BEGIN

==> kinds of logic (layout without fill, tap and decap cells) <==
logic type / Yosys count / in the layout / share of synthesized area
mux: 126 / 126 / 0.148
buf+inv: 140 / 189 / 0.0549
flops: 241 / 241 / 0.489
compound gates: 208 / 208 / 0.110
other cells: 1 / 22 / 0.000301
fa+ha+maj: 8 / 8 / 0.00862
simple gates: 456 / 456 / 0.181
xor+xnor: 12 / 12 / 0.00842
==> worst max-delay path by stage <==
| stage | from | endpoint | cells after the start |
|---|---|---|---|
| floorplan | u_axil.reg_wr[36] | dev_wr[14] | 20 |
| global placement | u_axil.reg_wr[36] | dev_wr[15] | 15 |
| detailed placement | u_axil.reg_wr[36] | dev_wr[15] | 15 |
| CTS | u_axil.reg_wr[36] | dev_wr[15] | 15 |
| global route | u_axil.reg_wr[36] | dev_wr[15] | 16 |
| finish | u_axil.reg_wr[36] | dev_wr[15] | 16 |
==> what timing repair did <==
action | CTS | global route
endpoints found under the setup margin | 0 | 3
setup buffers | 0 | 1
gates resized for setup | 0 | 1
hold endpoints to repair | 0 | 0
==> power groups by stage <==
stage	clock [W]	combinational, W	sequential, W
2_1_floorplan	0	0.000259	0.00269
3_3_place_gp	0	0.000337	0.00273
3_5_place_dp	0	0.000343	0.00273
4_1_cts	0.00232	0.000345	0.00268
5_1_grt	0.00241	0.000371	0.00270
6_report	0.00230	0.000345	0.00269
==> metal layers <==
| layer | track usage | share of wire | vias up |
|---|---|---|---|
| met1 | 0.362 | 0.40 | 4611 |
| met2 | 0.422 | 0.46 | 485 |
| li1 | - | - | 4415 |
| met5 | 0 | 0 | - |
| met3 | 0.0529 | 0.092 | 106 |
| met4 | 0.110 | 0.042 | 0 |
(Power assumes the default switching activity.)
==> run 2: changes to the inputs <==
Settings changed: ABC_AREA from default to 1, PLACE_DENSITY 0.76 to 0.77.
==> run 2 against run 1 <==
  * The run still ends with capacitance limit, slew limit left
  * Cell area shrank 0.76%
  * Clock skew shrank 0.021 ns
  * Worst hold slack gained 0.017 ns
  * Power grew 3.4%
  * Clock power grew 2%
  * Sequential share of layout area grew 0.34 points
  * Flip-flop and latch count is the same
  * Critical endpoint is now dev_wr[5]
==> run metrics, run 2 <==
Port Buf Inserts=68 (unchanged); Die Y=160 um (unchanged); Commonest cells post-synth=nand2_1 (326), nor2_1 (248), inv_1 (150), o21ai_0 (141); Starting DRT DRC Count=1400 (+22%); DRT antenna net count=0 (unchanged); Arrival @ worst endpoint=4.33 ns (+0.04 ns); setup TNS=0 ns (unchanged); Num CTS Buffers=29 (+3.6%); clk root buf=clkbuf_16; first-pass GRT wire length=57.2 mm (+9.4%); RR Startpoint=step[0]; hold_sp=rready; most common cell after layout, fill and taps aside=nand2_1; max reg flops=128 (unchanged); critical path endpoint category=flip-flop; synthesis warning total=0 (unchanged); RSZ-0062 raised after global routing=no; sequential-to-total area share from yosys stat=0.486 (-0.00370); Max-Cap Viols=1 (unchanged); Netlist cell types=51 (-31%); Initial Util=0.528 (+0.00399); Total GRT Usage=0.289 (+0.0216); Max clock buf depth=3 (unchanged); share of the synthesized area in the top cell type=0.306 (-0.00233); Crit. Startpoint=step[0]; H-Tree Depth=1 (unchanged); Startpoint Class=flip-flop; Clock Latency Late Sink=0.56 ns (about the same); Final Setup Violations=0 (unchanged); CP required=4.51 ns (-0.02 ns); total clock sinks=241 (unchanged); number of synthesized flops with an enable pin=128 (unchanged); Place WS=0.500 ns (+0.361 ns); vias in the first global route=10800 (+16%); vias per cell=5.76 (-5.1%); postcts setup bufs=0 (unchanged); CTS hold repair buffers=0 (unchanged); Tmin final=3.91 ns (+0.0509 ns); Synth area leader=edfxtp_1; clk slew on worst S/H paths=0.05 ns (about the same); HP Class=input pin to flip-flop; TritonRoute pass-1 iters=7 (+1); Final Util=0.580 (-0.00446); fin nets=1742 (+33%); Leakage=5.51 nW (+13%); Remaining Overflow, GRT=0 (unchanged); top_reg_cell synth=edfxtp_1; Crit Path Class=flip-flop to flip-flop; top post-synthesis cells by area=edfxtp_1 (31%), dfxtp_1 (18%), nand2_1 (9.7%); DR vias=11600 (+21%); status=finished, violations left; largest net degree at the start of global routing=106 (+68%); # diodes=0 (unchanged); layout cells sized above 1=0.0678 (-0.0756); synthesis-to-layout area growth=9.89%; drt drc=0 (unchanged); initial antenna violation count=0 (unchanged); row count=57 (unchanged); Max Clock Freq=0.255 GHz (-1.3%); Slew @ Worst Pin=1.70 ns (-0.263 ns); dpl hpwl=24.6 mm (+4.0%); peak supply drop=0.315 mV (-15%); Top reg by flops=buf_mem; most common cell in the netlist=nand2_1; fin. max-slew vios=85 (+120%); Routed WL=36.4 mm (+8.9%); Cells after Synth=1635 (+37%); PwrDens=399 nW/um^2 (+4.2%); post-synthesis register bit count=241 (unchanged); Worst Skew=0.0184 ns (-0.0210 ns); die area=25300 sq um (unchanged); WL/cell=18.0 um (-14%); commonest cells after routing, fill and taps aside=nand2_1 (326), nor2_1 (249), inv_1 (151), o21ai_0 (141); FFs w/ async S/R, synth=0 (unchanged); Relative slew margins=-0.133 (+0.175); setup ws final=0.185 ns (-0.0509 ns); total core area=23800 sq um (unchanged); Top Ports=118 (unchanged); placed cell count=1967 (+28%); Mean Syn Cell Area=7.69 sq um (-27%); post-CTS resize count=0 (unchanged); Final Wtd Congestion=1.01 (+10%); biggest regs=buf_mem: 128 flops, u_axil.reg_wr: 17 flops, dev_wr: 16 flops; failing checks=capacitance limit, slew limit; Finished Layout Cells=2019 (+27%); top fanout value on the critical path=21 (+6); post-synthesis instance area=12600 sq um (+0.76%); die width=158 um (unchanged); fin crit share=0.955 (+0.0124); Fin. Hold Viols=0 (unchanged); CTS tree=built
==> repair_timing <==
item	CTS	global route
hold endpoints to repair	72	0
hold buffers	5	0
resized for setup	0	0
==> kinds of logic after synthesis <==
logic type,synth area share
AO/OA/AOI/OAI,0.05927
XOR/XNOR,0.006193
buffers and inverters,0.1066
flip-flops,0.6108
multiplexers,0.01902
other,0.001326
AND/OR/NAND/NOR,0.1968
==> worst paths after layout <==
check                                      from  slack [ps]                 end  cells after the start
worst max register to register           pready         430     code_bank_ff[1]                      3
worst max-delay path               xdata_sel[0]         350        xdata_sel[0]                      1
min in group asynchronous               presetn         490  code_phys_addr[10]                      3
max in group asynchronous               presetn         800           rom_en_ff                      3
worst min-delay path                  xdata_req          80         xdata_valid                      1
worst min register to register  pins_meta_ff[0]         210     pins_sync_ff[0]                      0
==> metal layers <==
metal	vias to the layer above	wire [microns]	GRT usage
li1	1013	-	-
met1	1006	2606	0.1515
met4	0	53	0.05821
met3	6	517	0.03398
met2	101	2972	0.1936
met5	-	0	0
File: src/shared/bsr_pkg.sv
`default_nettype none

package bsr_pkg;

  // Regulator instances and code width
  localparam int unsigned NUM_BUCKS = 2;
  localparam int unsigned CODE_W    = 6;
  localparam int unsigned MV_W      = 16;

  // Setpoint register selects on the register access port
  localparam logic [1:0] SEL_RUN   = 2'h0;
  localparam logic [1:0] SEL_STBY  = 2'h1;
  localparam logic [1:0] SEL_SLP   = 2'h2;

  // Chip operating state as delivered by the power sequencer
  localparam logic [1:0] PMIC_OFF  = 2'h0;
  localparam logic [1:0] PMIC_RUN  = 2'h1;
  localparam logic [1:0] PMIC_STBY = 2'h2;
  localparam logic [1:0] PMIC_SLP  = 2'h3;

  // Scaling select values
  localparam logic DVS_ON  = 1'h0;
  localparam logic DVS_OFF = 1'h1;

  // Reset values
  localparam logic [5:0]  CODE_RST = 6'h00;
  localparam logic [15:0] VOLT_RST = 16'h0000;

  // Voltages in units of 100 uV
  localparam logic [15:0] DVS_BASE = 16'h1770;
  localparam logic [15:0] DVS_STEP = 16'h007d;
  localparam logic [2:0]  FIXED_LAST = 3'h7;
  localparam logic [15:0] FIXED_V0 = 16'h2af8;
  localparam logic [15:0] FIXED_V1 = 16'h2ee0;
  localparam logic [15:0] FIXED_V2 = 16'h34bc;
  localparam logic [15:0] FIXED_V3 = 16'h3a98;
  localparam logic [15:0] FIXED_V4 = 16'h4650;
  localparam logic [15:0] FIXED_V5 = 16'h61a8;
  localparam logic [15:0] FIXED_V6 = 16'h7530;
  localparam logic [15:0] FIXED_V7 = 16'h80e8;

  typedef enum logic [1:0] {
    BSR_ST_OFF    = 2'b00,
    BSR_ST_ACTIVE = 2'b01
  } bsr_state_e;

endpackage

`default_nettype wire

File: src/rtl/bsr_top.sv
`default_nettype none

module bsr_top #(
  parameter int unsigned NB = bsr_pkg::NUM_BUCKS
) (
  input  wire logic           mclk_i,
  input  wire logic           rst_i,
  input  wire logic           ce_i,
  input  wire logic [1:0]     pmic_state_i,
  input  wire logic           processor_reset_out_n_i,
  input  wire logic [NB*6-1:0] factory_voltage_code_i,
  input  wire logic [NB-1:0]  factory_scaling_select_i,
  input  wire logic           reg_wr_i,
  input  wire logic           reg_rd_i,
  input  wire logic [$clog2(NB)-1:0] reg_buck_i,
  input  wire logic [1:0]     reg_sel_i,
  input  wire logic [5:0]     reg_wdata_i,
  output logic      [5:0]     reg_rdata_o,
  output logic                reg_ack_o,
  output logic                reg_err_o,
  output logic      [NB*6-1:0] target_code_o,
  output logic      [NB*16-1:0] target_volt_o,
  output logic                target_valid_o,
  output logic      [NB-1:0]  scaling_select_o
);

  bsr_pkg::bsr_state_e state;
  bsr_pkg::bsr_state_e next_state;

  logic [5:0]       run_sp      [NB];
  logic [5:0]       stby_sp     [NB];
  logic [5:0]       slp_sp      [NB];
  logic [5:0]       next_run_sp [NB];
  logic [5:0]       next_stby_sp[NB];
  logic [5:0]       next_slp_sp [NB];
  logic [NB-1:0]    sel_latch;
  logic [NB-1:0]    next_sel_latch;
  logic [5:0]       next_rdata;
  logic             next_ack;
  logic             next_err;
  logic [NB*6-1:0]  next_target_code;
  logic [NB*16-1:0] next_target_volt;
  logic             next_target_valid;
  logic [15:0]      dec_volt    [NB];
  logic [5:0]       chosen_code [NB];

  // Field widths of one buck inside the packed ports
  localparam int unsigned CW = bsr_pkg::CODE_W;
  localparam int unsigned VW = bsr_pkg::MV_W;

  // Setpoint picked by chip state
  function automatic logic [5:0] pick_sp(input logic [1:0] pst, input logic [5:0] r,
                                         input logic [5:0] s, input logic [5:0] l);
    logic [5:0] c;
    c = r;
    case (pst)
      bsr_pkg::PMIC_STBY: c = s;
      bsr_pkg::PMIC_SLP:  c = l;
      default:            c = r;
    endcase
    return c;
  endfunction

  // Write gate: live state, reset released, scaling enabled for that buck
  function automatic logic wr_allowed(input bsr_pkg::bsr_state_e st, input logic rel,
                                      input logic sel);
    return (st == bsr_pkg::BSR_ST_ACTIVE) && rel && (sel == bsr_pkg::DVS_ON);
  endfunction

  // Select and buck index both name a real setpoint
  function automatic logic in_range(input logic [1:0] s, input logic [$clog2(NB)-1:0] b);
    return (s <= bsr_pkg::SEL_SLP) && (32'(b) < NB);
  endfunction

  generate
    for (genvar g = 0; g < NB; g++) begin : g_buck
      always_comb begin
        chosen_code[g] = pick_sp(pmic_state_i, run_sp[g], stby_sp[g], slp_sp[g]);
      end
      bsr_decode u_dec (
        .code_i           (chosen_code[g]),
        .scaling_select_i (sel_latch[g]),
        .volt_o           (dec_volt[g])
      );
    end
  endgenerate

  always_comb begin
    next_state        = state;
    next_sel_latch    = sel_latch;
    next_rdata        = reg_rdata_o;
    next_ack          = 1'b0;
    next_err          = 1'b0;
    next_target_code  = target_code_o;
    next_target_volt  = target_volt_o;
    next_target_valid = 1'b0;
    for (int b = 0; b < NB; b++) begin
      next_run_sp[b]  = run_sp[b];
      next_stby_sp[b] = stby_sp[b];
      next_slp_sp[b]  = slp_sp[b];
    end

    case (state)
      bsr_pkg::BSR_ST_OFF: begin
        if (pmic_state_i == bsr_pkg::PMIC_RUN) begin
          next_state = bsr_pkg::BSR_ST_ACTIVE;
          // Mode is caught only here and held until the next power-up
          next_sel_latch = factory_scaling_select_i;
          for (int b = 0; b < NB; b++) begin
            next_run_sp[b]  = factory_voltage_code_i[b*CW +: CW];
            next_stby_sp[b] = factory_voltage_code_i[b*CW +: CW];
            next_slp_sp[b]  = factory_voltage_code_i[b*CW +: CW];
          end
        end
      end
      bsr_pkg::BSR_ST_ACTIVE: begin
        if (pmic_state_i == bsr_pkg::PMIC_OFF) begin
          next_state = bsr_pkg::BSR_ST_OFF;
        end
      end
      default: begin
        next_state = bsr_pkg::BSR_ST_OFF;
      end
    endcase

    // Register access; a write touches only the addressed buck
    if (reg_wr_i || reg_rd_i) begin
      next_ack = 1'b1;
      if (!in_range(reg_sel_i, reg_buck_i)) begin
        next_err   = 1'b1;
        next_rdata = bsr_pkg::CODE_RST;
      end else if (reg_rd_i) begin
        case (reg_sel_i)
          bsr_pkg::SEL_STBY: next_rdata = stby_sp[reg_buck_i];
          bsr_pkg::SEL_SLP:  next_rdata = slp_sp[reg_buck_i];
          default:           next_rdata = run_sp[reg_buck_i];
        endcase
      end else if (!wr_allowed(state, processor_reset_out_n_i, sel_latch[reg_buck_i])) begin
        next_err = 1'b1;
      end else begin
        case (reg_sel_i)
          bsr_pkg::SEL_STBY: next_stby_sp[reg_buck_i] = reg_wdata_i;
          bsr_pkg::SEL_SLP:  next_slp_sp[reg_buck_i]  = reg_wdata_i;
          default:           next_run_sp[reg_buck_i]  = reg_wdata_i;
        endcase
      end
    end

    // Regulator targets, valid only while powered
    if (state == bsr_pkg::BSR_ST_ACTIVE && pmic_state_i != bsr_pkg::PMIC_OFF) begin
      next_target_valid = 1'b1;
      for (int b = 0; b < NB; b++) begin
        next_target_code[b*CW +: CW] = chosen_code[b];
        next_target_volt[b*VW +: VW] = dec_volt[b];
      end
    end else begin
      next_target_code = '0;
      next_target_volt = '0;
    end
  end

  always_ff @(posedge mclk_i) begin
    if (rst_i) begin
      state          <= bsr_pkg::BSR_ST_OFF;
      sel_latch      <= '0;
      target_code_o  <= '0;
      target_volt_o  <= '0;
      target_valid_o <= 1'b0;
      for (int b = 0; b < NB; b++) begin
        run_sp[b]  <= bsr_pkg::CODE_RST;
        stby_sp[b] <= bsr_pkg::CODE_RST;
        slp_sp[b]  <= bsr_pkg::CODE_RST;
      end
    end else if (ce_i) begin
      state          <= next_state;
      sel_latch      <= next_sel_latch;
      target_code_o  <= next_target_code;
      target_volt_o  <= next_target_volt;
      target_valid_o <= next_target_valid;
      for (int b = 0; b < NB; b++) begin
        run_sp[b]  <= next_run_sp[b];
        stby_sp[b] <= next_stby_sp[b];
        slp_sp[b]  <= next_slp_sp[b];
      end
    end
  end

  // Register port answer, one cycle after the request
  always_ff @(posedge mclk_i) begin
    if (rst_i) begin
      reg_rdata_o <= bsr_pkg::CODE_RST;
      reg_ack_o   <= 1'b0;
      reg_err_o   <= 1'b0;
    end else if (ce_i) begin
      reg_rdata_o <= next_rdata;
      reg_ack_o   <= next_ack;
      reg_err_o   <= next_err;
    end
  end

  always_comb begin
    scaling_select_o = sel_latch;
  end

endmodule

`default_nettype wire

File: src/rtl/bsr_decode.sv
`default_nettype none

module bsr_decode (
  input  wire logic [5:0]  code_i,
  input  wire logic        scaling_select_i,
  output logic      [15:0] volt_o
);

  // Code to output voltage, 100 uV units
  function automatic logic [15:0] code_to_volt(input logic [5:0] code, input logic sel);
    logic [15:0] v;
    v = bsr_pkg::VOLT_RST;
    if (sel == bsr_pkg::DVS_ON) begin
      v = 16'(bsr_pkg::DVS_BASE + 16'(code) * bsr_pkg::DVS_STEP);
    end else if (code > 6'(bsr_pkg::FIXED_LAST)) begin
      v = bsr_pkg::FIXED_V7;
    end else begin
      case (code[2:0])
        3'h0:    v = bsr_pkg::FIXED_V0;
        3'h1:    v = bsr_pkg::FIXED_V1;
        3'h2:    v = bsr_pkg::FIXED_V2;
        3'h3:    v = bsr_pkg::FIXED_V3;
        3'h4:    v = bsr_pkg::FIXED_V4;
        3'h5:    v = bsr_pkg::FIXED_V5;
        3'h6:    v = bsr_pkg::FIXED_V6;
        default: v = bsr_pkg::FIXED_V7;
      endcase
    end
    return v;
  endfunction

  always_comb begin
    volt_o = code_to_volt(code_i, scaling_select_i);
  end

endmodule

`default_nettype wire

File: config.mk
export PLATFORM = sky130hd
export DESIGN_NAME = bsr_top
export DESIGN_NICKNAME = d
export VERILOG_FILES = /design/src/shared/bsr_pkg.sv /design/src/rtl/bsr_top.sv /design/src/rtl/bsr_decode.sv
export SDC_FILE = /design/constraint.sdc
export NUM_CORES = 1
export LEC_CHECK = 0
export ABC_AREA = 1
export BUFFER_PORTS_ARGS = -buffer_cell sky130_fd_sc_hd__buf_2
export CAP_MARGIN = 20
export CORE_MARGIN = 5
export CORE_UTILIZATION = 49
export CTS_CLUSTER_SIZE = 25
export DETAILED_ROUTE_END_ITERATION = 16
export GPL_ROUTABILITY_DRIVEN = 0
export PLACE_DENSITY = 0.73
export SYNTH_ARGS = -nofsm -noshare
export SYNTH_HDL_FRONTEND = slang
export SYNTH_HIERARCHICAL = 1
export SYNTH_SLANG_ARGS = --single-unit
File: constraint.sdc
create_clock -name mclk_i -period 5.6 [get_ports mclk_i]
set_clock_uncertainty 0.1 [all_clocks]
set_input_delay 0.84 -clock mclk_i [delete_from_list [all_inputs] [get_ports mclk_i]]
set_output_delay 0.84 -clock mclk_i [all_outputs]
set_load 0.05 [all_outputs]
==> results.yml <==
run_status:
  status: "completed"
final_layout:
  finalNetCount: 1317
  final_common_cell: "nand2_1"
  antennaDiodeCount: 0
  instances_no_fill: 1404
  synthToLayoutAreaGrowth_pct: 11.5
  drive_gt1_share_pct: 12.5
  layout_common_cells: "nand2_1 (350), inv_1 (176), nor2_1 (107), buf_2 (85), nand3_1 (84)"
logic_synthesis:
  synth_top_area_share_pct: 17.0
  synthSimpleGateAreaFrac_pct: 31.0
  synthXorXnorAreaFrac_pct: 0.453
  synth-seq-area-share_pct: 28.5
  synth_compound_area_share_pct: 8.56
  synthAdderAreaFrac_pct: 19.6
  syn-cell-area_um2: 7730
  synth_area_leaders: "nand2_1 (17%), dfxtp_1 (15%), edfxtp_1 (14%), ha_1 (12%), inv_1 (8.5%)"
  synth-warning-count: 6
  synth_top_family_by_area: "simple AND/OR/NAND/NOR gates"
  synthCells: 1111
  syn-num-nets: 1245
  yosysUniqueCellTypes: 38
  yosysTopAreaCell: "nand2_1"
  muxShareOfSynthArea_pct: 0
  synth.avg_cell_area_um2: 6.96
  ys_ff_latch: 92
setup_path:
  rr_endpoint: "target_volt_o[13]"
  critical_path_buf_inv_count: 5
  worstRegToRegCells: 20
  startpoint: "pmic_state_i[1]"
  cp_slowest_cell: "fa_1"
  crit_fanout: 12
  critPathKind: "input port to register"
  crit_end: "target_volt_o[13]"
  reg2reg_slack_ns: 1.08
  r2r_start: "slp_sp[0][2]"
  path_delay_family: "adder cells"
  worst-endpoint-arrival_ns: 5.20
  slowest_delay_ns: 0.55
  cp_cell_sequence: "buf_2 -> nand2_1 -> o221ai_1 -> inv_1 -> fa_1 -> inv_1 -> fa_1 -> fa_1 -> inv_1 -> fa_1 -> inv_1 -> ha_1 -> fa_1 -> nand2_1 -> nand2_1 -> nand3_1 -> nand3_1 -> nand3_1 -> nand2_1 -> nand2_1 -> nand2_1"
  crit_required_ns: 5.75
  cp.depth: 21
  start_kind: "input port"
  cpMostUsedCell: "nand2_1"
  critPathCaptureType: "register"
run:
  cap_violations: 0
clock_tree:
  path_clk_slew_ns: 0.08
  cts_resized: 0
  clk_latency_ns: 0.36
  root_buffer: "clkbuf_16"
  post_cts.repair.setup_buffers: 0
  htreeDepth: 3
  cts_tree: "built"
  cts_buffers: 9
  cts_buffer_depth: 2
  cts.sinks: 92
  ctsHoldBuffers: 0
routing:
  num_vias: 7119
  first_iter_violations: 759
  wl_per_cell_um: 14.4
  drcViolationCount: 0
  first_pass_iters: 6
  postRouteWirelength_um: 20300
  via_per_inst: 5.07
  antenna_left: 0
timing:
  finalSetupViolations: 0
  finalMaxSlewViolations: 0
  period_needed_ns: 5.05
  worst_pin_slew_ns: 1.00
  timing_hold_violations_final: 0
  rsz0062_at_grt: "no"
  finalCritPeriodShare_pct: 90.2
  tns_ns: 0
  slew_headroom_pct: 33.0
  fmax_ghz: 0.198
power:
  max-vdd-ir-drop_mv: 0.152
  power_leakage_nw: 4.80
  power_mw: 2.63
  p_per_area_nw_per_um2: 306
global_route:
  grt-ovfl-total: 0
  grt_pass1_wl_um: 33000
  grt_max_degree: 51
  grt_use_total_pct: 22.5
  first_global_vias: 6614
  grt_antenna_before_repair: 0
die:
  top_level_ports: 86
  die_h_um: 136
  rows: 46
  core_area_um2: 15700
  dieArea_um2: 18400
  dieWidth_um: 136
  initial_utilization_pct: 49.4
placement:
  port_buffers: 85
  dp_hpwl_um: 15300
  placed_cells: 1388
worst_hold_path:
  hold_class: "register to register"
## worst min path at each step
stage,start,to,depth (start not counted)
after global placement,reg_rdata_o[0],reg_rdata_o[0],2
after CTS,reg_rdata_o[0],reg_rdata_o[0],2
after floorplan,state[0],state[0],2
after detailed placement,reg_rdata_o[0],reg_rdata_o[0],2
after global routing,target_volt_o[18],target_volt_o[18],2
final,reg_rdata_o[0],reg_rdata_o[0],2
## logic make-up (layout without fill, tap and decap cells)
logic type / Yosys count / after routing
AND/OR/NAND/NOR: 572 / 572
AO/OA/AOI/OAI: 117 / 117
adder cells (fa/ha/maj): 103 / 103
flip-flops: 92 / 92
buffers and inverters: 223 / 300
XOR/XNOR: 4 / 4
## power by group
group / internal [mW] / switching, mW
clock network: 0.316 / 0.309
registers: 0.725 / 0.0184
logic: 0.496 / 0.769
## registers in the layout, summed over array words and instances, names as in the netlist
name              flops
target_volt_o        32
run_sp               12
slp_sp               12
stby_sp              12
target_code_o        12
reg_rdata_o           6
scaling_select_o      2
reg_ack_o             1
reg_err_o             1
state                 1
target_valid_o        1
## metal layers
layer / wire (µm) / global-route usage [%] / up-vias / share of wire [%]
li1: - / - / 3619 / -
met1: 9320 / 32.0 / 3225 / 46
met2: 9140 / 35.7 / 249 / 45
met3: 1480 / 3.19 / 26 / 7.3
met4: 334 / 6.77 / 0 / 1.6
met5: 0 / 0 / - / 0
## area by class of cell
type	count	area, µm²
Inverter	184	692
Tap cell	216	270
Fill cell	1531	7040
Clock buffer	9	225
Timing Repair Buffer	100	538
Multi-Input combinational cell	796	4620
Clock inverter	7	76.3
Sequential cell	92	2200
## through the flow
stage,area [µm²],util [%],hold slack (ns),setup WS (ns)
floorplan,7730,-,0.414,0.139
global placement,8320,53.1,0.351,0.287
detailed placement,8320,53.1,0.353,0.163
CTS,8620,55.1,0.364,0.541
global route,8620,55.1,0.384,0.175
finish,8620,55.1,0.366,0.550
## cell usage after synthesis
| library cell | n |
|---|---|
| inv_1 | 176 |
| dfxtp_1 | 56 |
| nand2_2 | 6 |
| nor2_2 | 3 |
| or2_2 | 5 |
| buf_2 | 14 |
| nor3_4 | 1 |
| clkinv_1 | 2 |
| a22oi_1 | 2 |
| inv_2 | 5 |
| nor2_1 | 107 |
| o311ai_0 | 1 |
| clkinv_2 | 1 |
| nand3b_2 | 2 |
| nand3_1 | 84 |
| buf_1 | 1 |
| a31oi_1 | 3 |
| xnor2_1 | 2 |
| o221ai_1 | 12 |
| nand3_2 | 5 |
| o21ai_1 | 7 |
| edfxtp_1 | 36 |
| nand3_4 | 1 |
| a21oi_1 | 26 |
| nor2_4 | 3 |
| o21ai_2 | 1 |
| nand3b_1 | 4 |
| buf_4 | 8 |
| nand2_1 | 350 |
| buf_12 | 1 |
| ha_1 | 73 |
| xor2_1 | 2 |
| o21ai_0 | 59 |
| buf_6 | 2 |
| fa_1 | 30 |
| a21o_1 | 6 |
| clkbuf_1 | 13 |
| nand4_1 | 1 |
## worst min-delay path: cells and delay by family, from the launching register on
family          cells  cell delay, ns
compound gates      1            0.05
simple gates        1            0.06
flops               1            0.31
No activity file was read; power rests on OpenSTA's default activity.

END

__Problem details__. Find every line in the listing that holds the string "other", then say how many there are as a bare number.

__Exercise result__. 2